Pienso en El Mercader de Venecia, pienso que la muerte de mi hijo es esa apuesta de "A pound of flesh". ¿Cómo se paga? Me acuerdo que una amiga me trajo a colación un poema de César Vallejo, los Heraldos Negros: 

Hay golpes en la vida, tan fuertes... Yo no sé.
Golpes como del odio de Dios; como si ante ellos,
la resaca de todo lo sufrido
se empozara en el alma... Yo no sé.

Son pocos; pero son... Abren zanjas oscuras
en el rostro más fiero y en el lomo más fuerte.
Serán tal vez los potros de bárbaros atilas;
o los heraldos negros que nos manda la Muerte.

Son las caídas hondas de los Cristos del alma,
de alguna fe adorable que el Destino blasfema.
Esos golpes sangrientos son las crepitaciones
de algún pan que en la puerta del horno se nos quema.

Y el hombre... Pobre... pobre! Vuelve los ojos, como
cuando por sobre el hombro nos llama una palmada;
vuelve los ojos locos, y todo lo vivido
se empoza, como un charco de culpa, en la mirada.

Hay golpes en la vida, tan fuertes ... Yo no sé!

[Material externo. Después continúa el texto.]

## src/logic/dac_cal_alarm_pkg.sv

```systemverilog
// Package: register map, field positions, reset values and carrier types of the calibration and alarm bank
package dac_cal_alarm_pkg;

  // ----------------------------------------------------------------
  // Register indices; the byte address is four times the index
  // ----------------------------------------------------------------
  localparam logic [5:0] CAL_ENABLE_IDX   = 6'h08;
  localparam logic [5:0] USER_GAIN_IDX    = 6'h09;
  localparam logic [5:0] USER_OFFSET_IDX  = 6'h0a;
  localparam logic [5:0] FAULT_FLAGS_IDX  = 6'h0b;
  localparam logic [5:0] ALARM_MASK_IDX   = 6'h0c;
  localparam logic [5:0] RESPONSE_SEL_IDX = 6'h0d;
  localparam logic [5:0] ALARM_VALUE_IDX  = 6'h0e;
  localparam logic [5:0] TOGGLE_CTRL_IDX  = 6'h11;

  // ----------------------------------------------------------------
  // Reset values
  // ----------------------------------------------------------------
  localparam logic [15:0] USER_GAIN_RST   = 16'h0000;
  localparam logic [15:0] USER_OFFSET_RST = 16'h0000;
  localparam logic [15:0] FAULT_FLAGS_RST = 16'h1000;
  localparam logic [15:0] ALARM_MASK_RST  = 16'h0000;
  localparam logic [7:0]  RESPONSE_RST    = 8'h00;
  localparam logic [5:0]  ALARM_VALUE_RST = 6'h00;

  // ----------------------------------------------------------------
  // Field positions
  // ----------------------------------------------------------------
  localparam int LEARN_DONE_BIT   = 12;
  localparam int WATCHDOG_BIT     = 11;
  localparam int SUPPLY_GOOD_BIT  = 7;
  localparam int TOGGLE_BIT       = 6;
  localparam int CRC_BIT          = 5;
  localparam int HEAT_BIT         = 4;
  localparam int CHANNEL_BIT      = 0;
  localparam int CAL_ON_BIT       = 0;
  localparam int USER_TOGGLE_POS  = 0;
  localparam int ALARM_VALUE_LSB  = 10;
  localparam int ACT_CRC_WDT_LSB  = 6;
  localparam int ACT_OPEN_LSB     = 4;
  localparam int ACT_SHORT_LSB    = 2;
  localparam int ACT_HEAT_LSB     = 0;

  // Flags that can reach the alarm pin
  localparam logic [15:0] ALARM_SOURCES = 16'h0831;

  // AXI response codes
  localparam logic [1:0] RESP_OKAY   = 2'b00;
  localparam logic [1:0] RESP_SLVERR = 2'b10;

  // Per-class fault reaction
  typedef enum logic [1:0] {
    ACT_NONE     = 2'b00,
    ACT_CODE     = 2'b01,
    ACT_SHUTDOWN = 2'b10,
    ACT_INVALID  = 2'b11
  } fault_action_type;

  // Conditions arriving from the analog side
  typedef struct packed {
    logic learn_done;
    logic watchdog_expire;
    logic supply_good;
    logic crc_error;
    logic over_temp;
    logic channel_fault;
    logic open_circuit;
    logic short_circuit;
  } fault_in_type;

  // Calibration words handed to the data path
  typedef struct packed {
    logic        calibration_on;
    logic [15:0] user_gain_word;
    logic [15:0] user_offset_word;
  } cal_out_type;

  // Reaction commands to the converter and supply
  typedef struct packed {
    logic       force_code;
    logic [5:0] user_alarm_value;
    logic       shutdown;
  } action_out_type;

endpackage

```

## src/logic/dac_calibration_alarm_regs.sv

```systemverilog
// Calibration, fault status, alarm mask and fault reaction register bank behind an AXI4-Lite slave
module dac_calibration_alarm_regs
  import dac_cal_alarm_pkg::*;
(
  input  wire logic           ref_clk_i,
  input  wire logic           rst_b_i,
  input  wire logic [7:0]     s_axi_awaddr_i,
  input  wire logic           s_axi_awvalid_i,
  output logic                s_axi_awready_o,
  input  wire logic [31:0]    s_axi_wdata_i,
  input  wire logic [3:0]     s_axi_wstrb_i,
  input  wire logic           s_axi_wvalid_i,
  output logic                s_axi_wready_o,
  output logic [1:0]          s_axi_bresp_o,
  output logic                s_axi_bvalid_o,
  input  wire logic           s_axi_bready_i,
  input  wire logic [7:0]     s_axi_araddr_i,
  input  wire logic           s_axi_arvalid_i,
  output logic                s_axi_arready_o,
  output logic [31:0]         s_axi_rdata_o,
  output logic [1:0]          s_axi_rresp_o,
  output logic                s_axi_rvalid_o,
  input  wire logic           s_axi_rready_i,
  input  wire fault_in_type   fault_i,
  output cal_out_type         cal_o,
  output action_out_type      action_o,
  output logic                alarm_o
);

  // ----------------------------------------------------------------
  // Input synchroniser
  // ----------------------------------------------------------------
  fault_in_type sync_stage;
  fault_in_type fault_sync;

  // Stage one feeds stage two only; conditions come from the analog clockless side
  always_ff @(posedge ref_clk_i or negedge rst_b_i) begin
    if (!rst_b_i) begin
      sync_stage <= '0;
      fault_sync <= '0;
    end else begin
      sync_stage <= fault_i;
      fault_sync <= sync_stage;
    end
  end

  // ----------------------------------------------------------------
  // Register storage
  // ----------------------------------------------------------------
  logic        calibration_on;
  logic [15:0] user_gain_word;
  logic [15:0] user_offset_word;
  logic        learn_done_flag;
  logic        watchdog_fault_flag;
  logic        crc_error_flag;
  logic [15:0] alarm_pin_masks;
  logic [7:0]  fault_response_select;
  logic [5:0]  user_alarm_value;
  logic        user_toggle_bit;
  logic        shutdown_latch;

  // ----------------------------------------------------------------
  // AXI write channel
  // ----------------------------------------------------------------
  logic        aw_held;
  logic [5:0]  aw_index;
  logic        w_held;
  logic [31:0] w_data;
  logic [3:0]  w_strb;

  wire         aw_take     = s_axi_awvalid_i & s_axi_awready_o;
  wire         w_take      = s_axi_wvalid_i & s_axi_wready_o;
  wire         wr_fire     = aw_held & w_held & ~s_axi_bvalid_o;
  wire         next_aw_held = (aw_held | aw_take) & ~wr_fire;
  wire         next_w_held  = (w_held | w_take) & ~wr_fire;
  wire         b_done      = s_axi_bvalid_o & s_axi_bready_i;
  wire         next_bvalid = wr_fire | (s_axi_bvalid_o & ~b_done);

  // Write decode with byte lanes; only the low two lanes carry register bits
  wire [15:0]  lane_mask   = {{8{w_strb[1]}}, {8{w_strb[0]}}};
  wire [15:0]  wr_bits     = w_data[15:0] & lane_mask;
  wire         wr_cal_en   = wr_fire & (aw_index == CAL_ENABLE_IDX);
  wire         wr_gain     = wr_fire & (aw_index == USER_GAIN_IDX);
  wire         wr_offset   = wr_fire & (aw_index == USER_OFFSET_IDX);
  wire         wr_flags    = wr_fire & (aw_index == FAULT_FLAGS_IDX);
  wire         wr_mask     = wr_fire & (aw_index == ALARM_MASK_IDX);
  wire         wr_resp     = wr_fire & (aw_index == RESPONSE_SEL_IDX);
  wire         wr_value    = wr_fire & (aw_index == ALARM_VALUE_IDX);
  wire         wr_toggle   = wr_fire & (aw_index == TOGGLE_CTRL_IDX);
  wire         wr_mapped   = wr_cal_en | wr_gain | wr_offset | wr_flags | wr_mask | wr_resp | wr_value | wr_toggle;
  wire         toggle_wr_val = w_data[USER_TOGGLE_POS];

  // Address and data are accepted independently and held until the pair is complete
  always_ff @(posedge ref_clk_i or negedge rst_b_i) begin
    if (!rst_b_i) begin
      aw_held         <= 1'b0;
      w_held          <= 1'b0;
      aw_index        <= 6'h00;
      w_data          <= 32'h0000_0000;
      w_strb          <= 4'h0;
      s_axi_awready_o <= 1'b0;
      s_axi_wready_o  <= 1'b0;
      s_axi_bvalid_o  <= 1'b0;
      s_axi_bresp_o   <= RESP_OKAY;
    end else begin
      aw_held         <= next_aw_held;
      w_held          <= next_w_held;
      s_axi_awready_o <= ~next_aw_held;
      s_axi_wready_o  <= ~next_w_held;
      s_axi_bvalid_o  <= next_bvalid;
      if (aw_take) begin
        aw_index <= s_axi_awaddr_i[7:2];
      end
      if (w_take) begin
        w_data <= s_axi_wdata_i;
        w_strb <= s_axi_wstrb_i;
      end
      if (wr_fire) begin
        s_axi_bresp_o <= wr_mapped ? RESP_OKAY : RESP_SLVERR;
      end
    end
  end

  // ----------------------------------------------------------------
  // Status word and alarm logic
  // ----------------------------------------------------------------
  wire         open_ind     = fault_sync.open_circuit;
  wire         short_ind    = fault_sync.short_circuit;
  wire         channel_ind  = fault_sync.channel_fault | open_ind | short_ind;
  // Sticky flags: a set in the clearing cycle wins over write-one-to-clear
  wire [15:0]  clear_bits   = wr_flags ? wr_bits : 16'h0000;
  wire         next_learn   = fault_sync.learn_done | (learn_done_flag & ~clear_bits[LEARN_DONE_BIT]);
  wire         next_wdt     = fault_sync.watchdog_expire | (watchdog_fault_flag & ~clear_bits[WATCHDOG_BIT]);
  wire         next_crc     = fault_sync.crc_error | (crc_error_flag & ~clear_bits[CRC_BIT]);

  logic [15:0] fault_condition_flags;
  always_comb begin
    fault_condition_flags                  = 16'h0000;
    fault_condition_flags[LEARN_DONE_BIT]  = learn_done_flag;
    fault_condition_flags[WATCHDOG_BIT]    = watchdog_fault_flag;
    fault_condition_flags[SUPPLY_GOOD_BIT] = fault_sync.supply_good;
    fault_condition_flags[TOGGLE_BIT]      = user_toggle_bit;
    fault_condition_flags[CRC_BIT]         = crc_error_flag;
    fault_condition_flags[HEAT_BIT]        = fault_sync.over_temp;
    fault_condition_flags[CHANNEL_BIT]     = channel_ind;
  end

  // Unmasked flags drive the pin; bits 11, 5, 4 and 0 are the only alarm sources
  wire [15:0]  alarm_open   = fault_condition_flags & ~alarm_pin_masks & ALARM_SOURCES;
  wire         next_alarm   = |alarm_open;

  // Reaction fields; the invalid code is treated as no action
  fault_action_type act_crc_wdt;
  fault_action_type act_open;
  fault_action_type act_short;
  fault_action_type act_heat;
  assign act_crc_wdt = fault_action_type'(fault_response_select[ACT_CRC_WDT_LSB +: 2]);
  assign act_open    = fault_action_type'(fault_response_select[ACT_OPEN_LSB +: 2]);
  assign act_short   = fault_action_type'(fault_response_select[ACT_SHORT_LSB +: 2]);
  assign act_heat    = fault_action_type'(fault_response_select[ACT_HEAT_LSB +: 2]);

  wire         crc_wdt_cond = crc_error_flag | watchdog_fault_flag;
  wire         heat_cond    = fault_sync.over_temp;
  // Single channel: the initiating output and all outputs are the same output
  wire         next_force   = (crc_wdt_cond & (act_crc_wdt == ACT_CODE)) |
                              (open_ind & (act_open == ACT_CODE)) |
                              (short_ind & (act_short == ACT_CODE)) |
                              (heat_cond & (act_heat == ACT_CODE));
  wire         trip         = (crc_wdt_cond & (act_crc_wdt == ACT_SHUTDOWN)) |
                              (open_ind & (act_open == ACT_SHUTDOWN)) |
                              (short_ind & (act_short == ACT_SHUTDOWN)) |
                              (heat_cond & (act_heat == ACT_SHUTDOWN));
  // Shutdown survives the condition going away; only reset releases it
  wire         next_shutdown = shutdown_latch | trip;

  // Software registers, status flags and reaction state
  always_ff @(posedge ref_clk_i or negedge rst_b_i) begin
    if (!rst_b_i) begin
      calibration_on        <= 1'b0;
      user_gain_word        <= USER_GAIN_RST;
      user_offset_word      <= USER_OFFSET_RST;
      learn_done_flag       <= FAULT_FLAGS_RST[LEARN_DONE_BIT];
      watchdog_fault_flag   <= FAULT_FLAGS_RST[WATCHDOG_BIT];
      crc_error_flag        <= FAULT_FLAGS_RST[CRC_BIT];
      alarm_pin_masks       <= ALARM_MASK_RST;
      fault_response_select <= RESPONSE_RST;
      user_alarm_value      <= ALARM_VALUE_RST;
      user_toggle_bit       <= 1'b0;
      shutdown_latch        <= 1'b0;
    end else begin
      if (wr_cal_en) calibration_on <= wr_bits[CAL_ON_BIT] | (calibration_on & ~lane_mask[CAL_ON_BIT]);
      if (wr_gain) user_gain_word <= wr_bits | (user_gain_word & ~lane_mask);
      if (wr_offset) user_offset_word <= wr_bits | (user_offset_word & ~lane_mask);
      if (wr_mask) alarm_pin_masks <= wr_bits | (alarm_pin_masks & ~lane_mask);
      if (wr_resp && w_strb[0]) fault_response_select <= w_data[7:0];
      if (wr_value && w_strb[1]) user_alarm_value <= w_data[ALARM_VALUE_LSB +: 6];
      if (wr_toggle && w_strb[0]) user_toggle_bit <= w_data[USER_TOGGLE_POS];
      learn_done_flag     <= next_learn;
      watchdog_fault_flag <= next_wdt;
      crc_error_flag      <= next_crc;
      shutdown_latch      <= next_shutdown;
    end
  end

  // ----------------------------------------------------------------
  // Output flops
  // ----------------------------------------------------------------
  // Gated words: the data path sees zero gain and offset trims while disabled
  always_ff @(posedge ref_clk_i or negedge rst_b_i) begin
    if (!rst_b_i) begin
      cal_o    <= '0;
      action_o <= '0;
      alarm_o  <= 1'b0;
    end else begin
      cal_o.calibration_on   <= calibration_on;
      cal_o.user_gain_word   <= calibration_on ? user_gain_word : 16'h0000;
      cal_o.user_offset_word <= calibration_on ? user_offset_word : 16'h0000;
      action_o.force_code       <= next_force & ~next_shutdown;
      action_o.user_alarm_value <= user_alarm_value;
      action_o.shutdown         <= next_shutdown;
      alarm_o                   <= next_alarm;
    end
  end

  // ----------------------------------------------------------------
  // AXI read channel
  // ----------------------------------------------------------------
  wire         ar_take   = s_axi_arvalid_i & s_axi_arready_o;
  wire [5:0]   ar_index  = s_axi_araddr_i[7:2];
  wire         r_done    = s_axi_rvalid_o & s_axi_rready_i;
  wire         next_rvalid = ar_take | (s_axi_rvalid_o & ~r_done);

  logic [15:0] rd_word;
  logic        rd_hit;
  always_comb begin
    rd_word = 16'h0000;
    rd_hit  = 1'b1;
    unique case (ar_index)
      CAL_ENABLE_IDX:   rd_word[CAL_ON_BIT] = calibration_on;
      USER_GAIN_IDX:    rd_word = user_gain_word;
      USER_OFFSET_IDX:  rd_word = user_offset_word;
      FAULT_FLAGS_IDX:  rd_word = fault_condition_flags;
      ALARM_MASK_IDX:   rd_word = alarm_pin_masks;
      RESPONSE_SEL_IDX: rd_word[7:0] = fault_response_select;
      ALARM_VALUE_IDX:  rd_word[ALARM_VALUE_LSB +: 6] = user_alarm_value;
      TOGGLE_CTRL_IDX:  rd_word[USER_TOGGLE_POS] = user_toggle_bit;
      default:          rd_hit = 1'b0;
    endcase
  end

  // One read at a time; data is captured on the address handshake
  always_ff @(posedge ref_clk_i or negedge rst_b_i) begin
    if (!rst_b_i) begin
      s_axi_arready_o <= 1'b0;
      s_axi_rvalid_o  <= 1'b0;
      s_axi_rdata_o   <= 32'h0000_0000;
      s_axi_rresp_o   <= RESP_OKAY;
    end else begin
      s_axi_arready_o <= ~next_rvalid;
      s_axi_rvalid_o  <= next_rvalid;
      if (ar_take) begin
        s_axi_rdata_o <= {16'h0000, rd_word};
        s_axi_rresp_o <= rd_hit ? RESP_OKAY : RESP_SLVERR;
      end
    end
  end

  // ----------------------------------------------------------------
  // Assertions
  // ----------------------------------------------------------------
  AST_GAIN_WRITE: assert property (@(posedge ref_clk_i) disable iff (!rst_b_i)
    wr_gain && (w_strb[1:0] == 2'b11) |=> user_gain_word == $past(wr_bits))
    else $error("gain word not stored");

  AST_OFFSET_WRITE: assert property (@(posedge ref_clk_i) disable iff (!rst_b_i)
    wr_offset && (w_strb[1:0] == 2'b11) |=> user_offset_word == $past(wr_bits))
    else $error("offset word not stored");

  AST_OFFSET_READ: assert property (@(posedge ref_clk_i) disable iff (!rst_b_i)
    ar_take && ar_index == USER_OFFSET_IDX |=> s_axi_rdata_o == {16'h0000, $past(user_offset_word)})
    else $error("offset readback wrong");

  AST_LEARN_STICKY: assert property (@(posedge ref_clk_i) disable iff (!rst_b_i)
    learn_done_flag && !clear_bits[LEARN_DONE_BIT] |=> learn_done_flag)
    else $error("learn flag lost without clear");

  AST_LEARN_CLEAR: assert property (@(posedge ref_clk_i) disable iff (!rst_b_i)
    clear_bits[LEARN_DONE_BIT] && !fault_sync.learn_done |=> !learn_done_flag)
    else $error("learn flag survived its clear");

  AST_WDT_SET_WINS: assert property (@(posedge ref_clk_i) disable iff (!rst_b_i)
    fault_sync.watchdog_expire |=> watchdog_fault_flag)
    else $error("watchdog flag missed");

  AST_CRC_SET: assert property (@(posedge ref_clk_i) disable iff (!rst_b_i)
    $rose(fault_sync.crc_error) |=> crc_error_flag)
    else $error("crc flag not set after input");

  AST_WDT_ALARM: assert property (@(posedge ref_clk_i) disable iff (!rst_b_i)
    watchdog_fault_flag && !alarm_pin_masks[WATCHDOG_BIT] |=> alarm_o)
    else $error("unmasked watchdog missed alarm pin");

  AST_CRC_ALARM: assert property (@(posedge ref_clk_i) disable iff (!rst_b_i)
    crc_error_flag && !alarm_pin_masks[CRC_BIT] |=> alarm_o)
    else $error("unmasked crc error missed alarm pin");

  AST_CHANNEL_ALARM: assert property (@(posedge ref_clk_i) disable iff (!rst_b_i)
    channel_ind && !alarm_pin_masks[CHANNEL_BIT] |=> alarm_o)
    else $error("unmasked channel fault missed alarm pin");

  AST_MASKED_WDT: assert property (@(posedge ref_clk_i) disable iff (!rst_b_i)
    alarm_pin_masks[WATCHDOG_BIT] && !(crc_error_flag && !alarm_pin_masks[CRC_BIT]) &&
    !(fault_sync.over_temp && !alarm_pin_masks[HEAT_BIT]) && !(channel_ind && !alarm_pin_masks[CHANNEL_BIT])
    |=> !alarm_o)
    else $error("masked watchdog reached alarm pin");

  AST_ALARM_HEAT: assert property (@(posedge ref_clk_i) disable iff (!rst_b_i)
    fault_sync.over_temp && !alarm_pin_masks[HEAT_BIT] |=> alarm_o)
    else $error("unmasked heat missed alarm pin");

  AST_ALARM_PIN: assert property (@(posedge ref_clk_i) disable iff (!rst_b_i)
    ##1 alarm_o == |($past(fault_condition_flags) & ~$past(alarm_pin_masks) & ALARM_SOURCES))
    else $error("alarm pin disagrees with unmasked flags");

  AST_SHUTDOWN_HOLD: assert property (@(posedge ref_clk_i) disable iff (!rst_b_i)
    action_o.shutdown |=> action_o.shutdown [*4])
    else $error("shutdown released before reset");

  AST_OPEN_TRIP: assert property (@(posedge ref_clk_i) disable iff (!rst_b_i)
    open_ind && act_open == ACT_SHUTDOWN |=> action_o.shutdown)
    else $error("open circuit shutdown not applied");

  AST_SHORT_CODE: assert property (@(posedge ref_clk_i) disable iff (!rst_b_i)
    short_ind && act_short == ACT_CODE |=> action_o.force_code || action_o.shutdown)
    else $error("short circuit code not forced");

  AST_HEAT_TRIP: assert property (@(posedge ref_clk_i) disable iff (!rst_b_i)
    heat_cond && act_heat == ACT_SHUTDOWN |=> action_o.shutdown && !action_o.force_code)
    else $error("heat shutdown not applied");

  AST_CODE_VALUE: assert property (@(posedge ref_clk_i) disable iff (!rst_b_i)
    ##1 action_o.user_alarm_value == $past(user_alarm_value))
    else $error("alarm code output differs from register");

  AST_CAL_GATE: assert property (@(posedge ref_clk_i) disable iff (!rst_b_i)
    !$past(calibration_on) |-> cal_o.user_gain_word == 16'h0000 && cal_o.user_offset_word == 16'h0000)
    else $error("calibration applied while disabled");

  AST_TOGGLE_MIRROR: assert property (@(posedge ref_clk_i) disable iff (!rst_b_i)
    wr_toggle && w_strb[0] |=> fault_condition_flags[TOGGLE_BIT] == $past(toggle_wr_val))
    else $error("toggle mirror differs");

  AST_BAD_INDEX: assert property (@(posedge ref_clk_i) disable iff (!rst_b_i)
    wr_fire && !wr_mapped |=> s_axi_bresp_o == RESP_SLVERR)
    else $error("unmapped write not refused");

endmodule

```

Me lo sé de memoria, me sé todo, he revisado su escritura, los entresijos, las entrelíneas y sólo puedo callar. Me duele el cuerpo, las articulaciones cuando lo leo, o lo pienso. Maldito poema que me taladra el corazón y me hace llorar. Ya no quiero llorar, odio hacerlo. Pero no puedo. Se me paraliza el alma porque en esas palabras está ese silencio que se hace con la muerte, un silencio que nos habla y nos grita. 
Cuando murió escribí todo lo que pude, apenas si podía hacerlo pero era lo único que me rescataba de mí mismo. Luego, dejé de hacerlo. No supe cómo seguir. Luego, ya no quería que nadie supiera. Luego vinieron tantas cosas, como volver a empezar en todo y por todo, pero ahora con un peso enorme, con el dolor de un hueco que nunca se cubriría, que estaría como un dolor permanente y sin saber cómo hacer para que ese mismo dolor aminorara. Luego, me han juzgado por un estúpido error que vino, no como consecuencia de la muerte de mi hijo menor, sino porque había perdido el horizonte de la vida. Es curioso como a un dolor uno puede ayudar para que ese dolor mismo de convierta en un potro de castigo. Muchas veces creo que estoy en la cárcel penitenciaria de Kafka, donde con rastrias se va inscribiendo el dolor de mi pecado en mi cuerpo, hasta que con mi muerte diga "no más".